Hilário foi baptizado aos trinta anos de idade, junto com a esposa e a
filha, Abrè, a quem amava ternamente. A partir daí passou a levar uma
vida familiar guiada pelos preceitos cristãos. Foi justamente pela vida
exemplar que levava, assim como pelos conhecimentos intelectuais e
espirituais que, povo e clero, o elegeram bispo, convidando-o para o
cargo. Era uma decisão difícil, pois um bispo alçado da sua condição
tinha que, obrigatoriamente abandonar a família para abraçar o clero.
Mas não vacilou e aceitou a incumbência e desafios que ela lhe trazia.
Foi consagrado bispo de Poitiers, sua defesa da Fé foi se tornando
conhecida e o respeito por sua actuação cada vez maior. Foi por isso
chamado “o Atanásio do Ocidente”. Como ele, Hilário foi perseguido pelos
imperadores e sofreu o exílio. Enviado para o Oriente, não se sentiu
derrotado, aproveitou para estudar o grego e conhecer as comunidades
cristãs mais antigas e os ensinamentos dos maiores sábios da Igreja, o
que só fortaleceu sua missão. Corajoso, durante o exílio de cinco anos,
escreveu livros contra os imperadores Constâncio e Auxêncio.
Também foi o autor de diversas obras: sobre a Santíssima Trindade,
Comentários sobre os Salmos, e algumas obras cujos textos interpretou.
Contribuindo intensamente para o desenvolvimento da teologia da
revelação.
Hilário ficou realmente fascinado pela liturgia oriental. Compôs
hinos litúrgicos para familiarizar os fiéis com a teologia e mantê-los
mais intimamente unidos às celebrações. Pastor zeloso, procurou, ao
retornar para sua diocese na França, oferecer a seu rebanho o que de
melhor aprendera neste período de exílio. Mas nem por isso esqueceu a
família, cuja filha ele mesmo ministrou o sacramento do matrimónio e a
esposa ingressou num mosteiro, com seu auxílio e aprovação.
Faleceu em 367, quando passou a ser venerado como santo logo após seu
último suspiro.

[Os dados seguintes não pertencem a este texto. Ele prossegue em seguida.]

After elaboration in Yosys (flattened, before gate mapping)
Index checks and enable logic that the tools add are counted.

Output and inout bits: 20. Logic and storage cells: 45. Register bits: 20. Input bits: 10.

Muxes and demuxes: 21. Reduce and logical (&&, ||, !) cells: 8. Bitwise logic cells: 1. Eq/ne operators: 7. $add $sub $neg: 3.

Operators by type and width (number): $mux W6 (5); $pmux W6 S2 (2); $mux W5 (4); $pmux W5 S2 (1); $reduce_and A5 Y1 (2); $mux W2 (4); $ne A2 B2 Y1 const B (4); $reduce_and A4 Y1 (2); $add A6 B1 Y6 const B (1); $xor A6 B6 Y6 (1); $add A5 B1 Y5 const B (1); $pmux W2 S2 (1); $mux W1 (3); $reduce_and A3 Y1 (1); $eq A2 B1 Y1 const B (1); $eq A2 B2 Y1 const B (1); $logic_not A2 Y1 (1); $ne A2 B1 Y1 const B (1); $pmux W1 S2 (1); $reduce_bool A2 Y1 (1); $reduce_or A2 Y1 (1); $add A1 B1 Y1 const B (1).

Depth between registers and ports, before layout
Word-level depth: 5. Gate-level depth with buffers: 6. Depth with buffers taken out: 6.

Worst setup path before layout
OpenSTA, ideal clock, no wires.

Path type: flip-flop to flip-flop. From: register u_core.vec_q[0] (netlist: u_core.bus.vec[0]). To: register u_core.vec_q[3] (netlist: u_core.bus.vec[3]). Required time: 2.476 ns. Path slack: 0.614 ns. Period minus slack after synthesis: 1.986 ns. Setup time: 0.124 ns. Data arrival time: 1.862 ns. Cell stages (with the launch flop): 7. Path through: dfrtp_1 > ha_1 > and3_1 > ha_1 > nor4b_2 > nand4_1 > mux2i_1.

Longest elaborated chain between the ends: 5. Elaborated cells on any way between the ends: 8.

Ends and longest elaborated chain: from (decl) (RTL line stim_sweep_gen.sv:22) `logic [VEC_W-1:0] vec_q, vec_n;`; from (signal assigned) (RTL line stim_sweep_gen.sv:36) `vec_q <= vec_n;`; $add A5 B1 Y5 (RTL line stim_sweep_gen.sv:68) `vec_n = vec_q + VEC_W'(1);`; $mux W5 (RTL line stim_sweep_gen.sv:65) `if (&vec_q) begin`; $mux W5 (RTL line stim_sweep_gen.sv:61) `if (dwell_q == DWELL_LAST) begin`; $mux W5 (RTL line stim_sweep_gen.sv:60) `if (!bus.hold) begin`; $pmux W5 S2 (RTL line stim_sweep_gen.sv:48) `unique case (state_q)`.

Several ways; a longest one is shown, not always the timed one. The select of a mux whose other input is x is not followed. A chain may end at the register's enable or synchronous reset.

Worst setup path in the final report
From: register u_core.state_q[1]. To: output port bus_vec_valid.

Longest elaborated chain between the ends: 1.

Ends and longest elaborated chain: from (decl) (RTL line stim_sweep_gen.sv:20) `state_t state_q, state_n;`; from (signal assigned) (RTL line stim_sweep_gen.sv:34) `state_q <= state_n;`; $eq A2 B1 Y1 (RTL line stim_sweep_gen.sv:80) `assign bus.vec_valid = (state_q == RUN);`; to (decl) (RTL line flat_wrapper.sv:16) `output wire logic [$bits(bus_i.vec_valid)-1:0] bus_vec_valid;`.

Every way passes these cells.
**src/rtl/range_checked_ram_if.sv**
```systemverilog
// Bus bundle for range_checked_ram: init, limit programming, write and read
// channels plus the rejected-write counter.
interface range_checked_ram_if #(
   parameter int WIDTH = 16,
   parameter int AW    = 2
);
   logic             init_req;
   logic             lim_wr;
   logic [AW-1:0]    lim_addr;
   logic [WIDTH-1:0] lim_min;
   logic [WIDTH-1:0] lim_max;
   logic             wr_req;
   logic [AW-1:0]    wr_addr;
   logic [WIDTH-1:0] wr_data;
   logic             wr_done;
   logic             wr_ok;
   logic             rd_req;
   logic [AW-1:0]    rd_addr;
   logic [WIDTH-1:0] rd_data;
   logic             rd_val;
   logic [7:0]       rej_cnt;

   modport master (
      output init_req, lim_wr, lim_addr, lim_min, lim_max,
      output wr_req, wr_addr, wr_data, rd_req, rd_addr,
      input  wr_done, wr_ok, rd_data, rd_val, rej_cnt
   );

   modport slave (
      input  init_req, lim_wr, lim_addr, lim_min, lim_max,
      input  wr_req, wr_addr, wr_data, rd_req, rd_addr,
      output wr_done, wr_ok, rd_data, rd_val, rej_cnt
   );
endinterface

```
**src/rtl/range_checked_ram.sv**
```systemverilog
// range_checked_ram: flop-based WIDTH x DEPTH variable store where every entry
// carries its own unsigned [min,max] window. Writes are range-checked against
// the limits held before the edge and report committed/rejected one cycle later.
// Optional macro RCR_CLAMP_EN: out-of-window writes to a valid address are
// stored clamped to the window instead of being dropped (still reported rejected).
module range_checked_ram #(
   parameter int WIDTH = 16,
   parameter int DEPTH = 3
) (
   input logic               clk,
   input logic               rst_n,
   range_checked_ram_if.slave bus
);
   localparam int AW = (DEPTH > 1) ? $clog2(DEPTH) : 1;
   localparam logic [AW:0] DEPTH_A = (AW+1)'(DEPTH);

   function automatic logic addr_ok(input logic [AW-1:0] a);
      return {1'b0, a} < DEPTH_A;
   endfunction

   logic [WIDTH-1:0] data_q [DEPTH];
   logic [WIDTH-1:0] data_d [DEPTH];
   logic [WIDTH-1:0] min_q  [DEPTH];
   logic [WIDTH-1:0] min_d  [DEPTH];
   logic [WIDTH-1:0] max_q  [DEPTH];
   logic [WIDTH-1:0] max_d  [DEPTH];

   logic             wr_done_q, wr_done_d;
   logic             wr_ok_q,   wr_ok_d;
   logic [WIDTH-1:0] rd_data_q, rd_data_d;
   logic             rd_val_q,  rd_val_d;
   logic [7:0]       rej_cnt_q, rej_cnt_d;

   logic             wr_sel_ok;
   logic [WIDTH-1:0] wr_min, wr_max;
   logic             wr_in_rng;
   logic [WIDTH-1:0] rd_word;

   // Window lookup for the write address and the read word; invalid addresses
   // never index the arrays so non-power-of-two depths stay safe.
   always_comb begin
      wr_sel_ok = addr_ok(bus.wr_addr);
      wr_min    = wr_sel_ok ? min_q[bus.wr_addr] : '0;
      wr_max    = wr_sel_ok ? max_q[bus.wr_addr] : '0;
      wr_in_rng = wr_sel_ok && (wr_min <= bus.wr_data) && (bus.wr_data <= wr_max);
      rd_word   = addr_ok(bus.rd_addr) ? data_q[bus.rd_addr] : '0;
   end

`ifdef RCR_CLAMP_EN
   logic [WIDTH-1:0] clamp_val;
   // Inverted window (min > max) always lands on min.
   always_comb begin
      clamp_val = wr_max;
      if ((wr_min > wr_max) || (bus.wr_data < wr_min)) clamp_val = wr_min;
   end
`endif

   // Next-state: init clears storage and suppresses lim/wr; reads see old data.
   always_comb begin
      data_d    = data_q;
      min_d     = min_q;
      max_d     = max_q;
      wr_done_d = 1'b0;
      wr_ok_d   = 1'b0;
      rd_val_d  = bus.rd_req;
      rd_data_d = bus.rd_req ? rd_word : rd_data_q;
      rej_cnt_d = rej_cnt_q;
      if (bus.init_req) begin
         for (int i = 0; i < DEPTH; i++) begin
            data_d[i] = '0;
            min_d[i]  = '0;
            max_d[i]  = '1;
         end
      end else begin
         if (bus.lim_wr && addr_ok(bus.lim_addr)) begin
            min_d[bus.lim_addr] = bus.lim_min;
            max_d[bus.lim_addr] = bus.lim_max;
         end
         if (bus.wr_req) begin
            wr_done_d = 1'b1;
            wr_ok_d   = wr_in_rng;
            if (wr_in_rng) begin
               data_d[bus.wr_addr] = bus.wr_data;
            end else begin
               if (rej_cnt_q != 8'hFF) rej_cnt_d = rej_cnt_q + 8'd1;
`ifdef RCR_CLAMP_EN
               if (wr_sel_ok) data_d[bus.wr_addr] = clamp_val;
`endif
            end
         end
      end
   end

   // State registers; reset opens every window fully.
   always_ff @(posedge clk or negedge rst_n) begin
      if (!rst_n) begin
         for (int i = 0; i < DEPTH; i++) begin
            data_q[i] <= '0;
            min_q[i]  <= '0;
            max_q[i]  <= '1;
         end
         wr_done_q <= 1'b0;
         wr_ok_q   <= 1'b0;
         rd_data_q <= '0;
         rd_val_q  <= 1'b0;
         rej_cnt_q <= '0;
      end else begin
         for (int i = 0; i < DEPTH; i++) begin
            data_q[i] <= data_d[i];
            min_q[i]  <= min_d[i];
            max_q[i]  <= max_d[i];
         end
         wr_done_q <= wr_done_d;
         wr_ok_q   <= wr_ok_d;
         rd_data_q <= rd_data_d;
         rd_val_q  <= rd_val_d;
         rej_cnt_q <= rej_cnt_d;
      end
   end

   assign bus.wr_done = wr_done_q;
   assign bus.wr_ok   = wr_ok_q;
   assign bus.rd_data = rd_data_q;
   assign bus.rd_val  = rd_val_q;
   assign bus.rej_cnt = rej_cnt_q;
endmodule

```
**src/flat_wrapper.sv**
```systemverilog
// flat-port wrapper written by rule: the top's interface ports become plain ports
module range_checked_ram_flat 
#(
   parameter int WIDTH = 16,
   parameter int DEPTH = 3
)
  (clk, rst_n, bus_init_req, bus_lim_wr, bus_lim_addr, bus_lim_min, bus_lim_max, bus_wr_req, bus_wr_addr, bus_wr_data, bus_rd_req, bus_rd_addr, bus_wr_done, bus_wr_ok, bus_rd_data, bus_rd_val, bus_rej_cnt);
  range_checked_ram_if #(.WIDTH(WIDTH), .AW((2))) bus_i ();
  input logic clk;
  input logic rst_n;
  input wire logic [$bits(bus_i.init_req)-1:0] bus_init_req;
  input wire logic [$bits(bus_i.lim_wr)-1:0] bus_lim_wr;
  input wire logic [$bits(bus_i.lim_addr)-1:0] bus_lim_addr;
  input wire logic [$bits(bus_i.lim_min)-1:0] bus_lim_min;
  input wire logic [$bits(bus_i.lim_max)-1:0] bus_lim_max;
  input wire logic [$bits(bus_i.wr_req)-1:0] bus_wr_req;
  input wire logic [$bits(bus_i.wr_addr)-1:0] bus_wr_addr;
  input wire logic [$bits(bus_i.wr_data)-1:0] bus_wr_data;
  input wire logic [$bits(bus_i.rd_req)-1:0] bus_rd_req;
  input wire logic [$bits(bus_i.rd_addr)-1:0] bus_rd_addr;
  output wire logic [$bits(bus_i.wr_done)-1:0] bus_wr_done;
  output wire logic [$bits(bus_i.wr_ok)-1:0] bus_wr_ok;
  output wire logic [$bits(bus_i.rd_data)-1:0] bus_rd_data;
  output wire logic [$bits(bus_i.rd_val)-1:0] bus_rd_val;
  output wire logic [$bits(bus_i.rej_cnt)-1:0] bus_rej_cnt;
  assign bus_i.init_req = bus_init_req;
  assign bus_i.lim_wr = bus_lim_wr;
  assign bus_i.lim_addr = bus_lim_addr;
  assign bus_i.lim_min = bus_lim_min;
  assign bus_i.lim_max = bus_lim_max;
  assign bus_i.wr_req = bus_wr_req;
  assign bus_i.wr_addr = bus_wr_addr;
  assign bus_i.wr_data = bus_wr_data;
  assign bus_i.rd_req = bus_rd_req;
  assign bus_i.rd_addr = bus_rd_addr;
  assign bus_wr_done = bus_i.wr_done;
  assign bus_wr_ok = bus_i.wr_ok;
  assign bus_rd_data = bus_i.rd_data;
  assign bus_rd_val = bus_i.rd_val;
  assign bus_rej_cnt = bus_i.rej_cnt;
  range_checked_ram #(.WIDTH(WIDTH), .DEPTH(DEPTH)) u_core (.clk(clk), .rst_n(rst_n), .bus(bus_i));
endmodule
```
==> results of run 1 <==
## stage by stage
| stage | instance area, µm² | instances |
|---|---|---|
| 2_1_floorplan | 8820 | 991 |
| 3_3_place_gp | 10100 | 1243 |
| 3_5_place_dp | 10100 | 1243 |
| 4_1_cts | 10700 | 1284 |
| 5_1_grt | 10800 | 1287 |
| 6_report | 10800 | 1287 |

Uma conhecida frase sua mostra bem a coragem e a
valentia com que viveu e actuou, enfrentando hereges e poderosos:
“Enganam-se os que acreditam que me farão calar. Falarei pelos escritos e
a palavra de Deus, que ninguém pode aprisionar, voará livre”. O Papa
Pio IX, o canonizou e o honrou com o título de “Doutor da Igreja”,
confirmando a sua celebração para o dia 13 de Janeiro.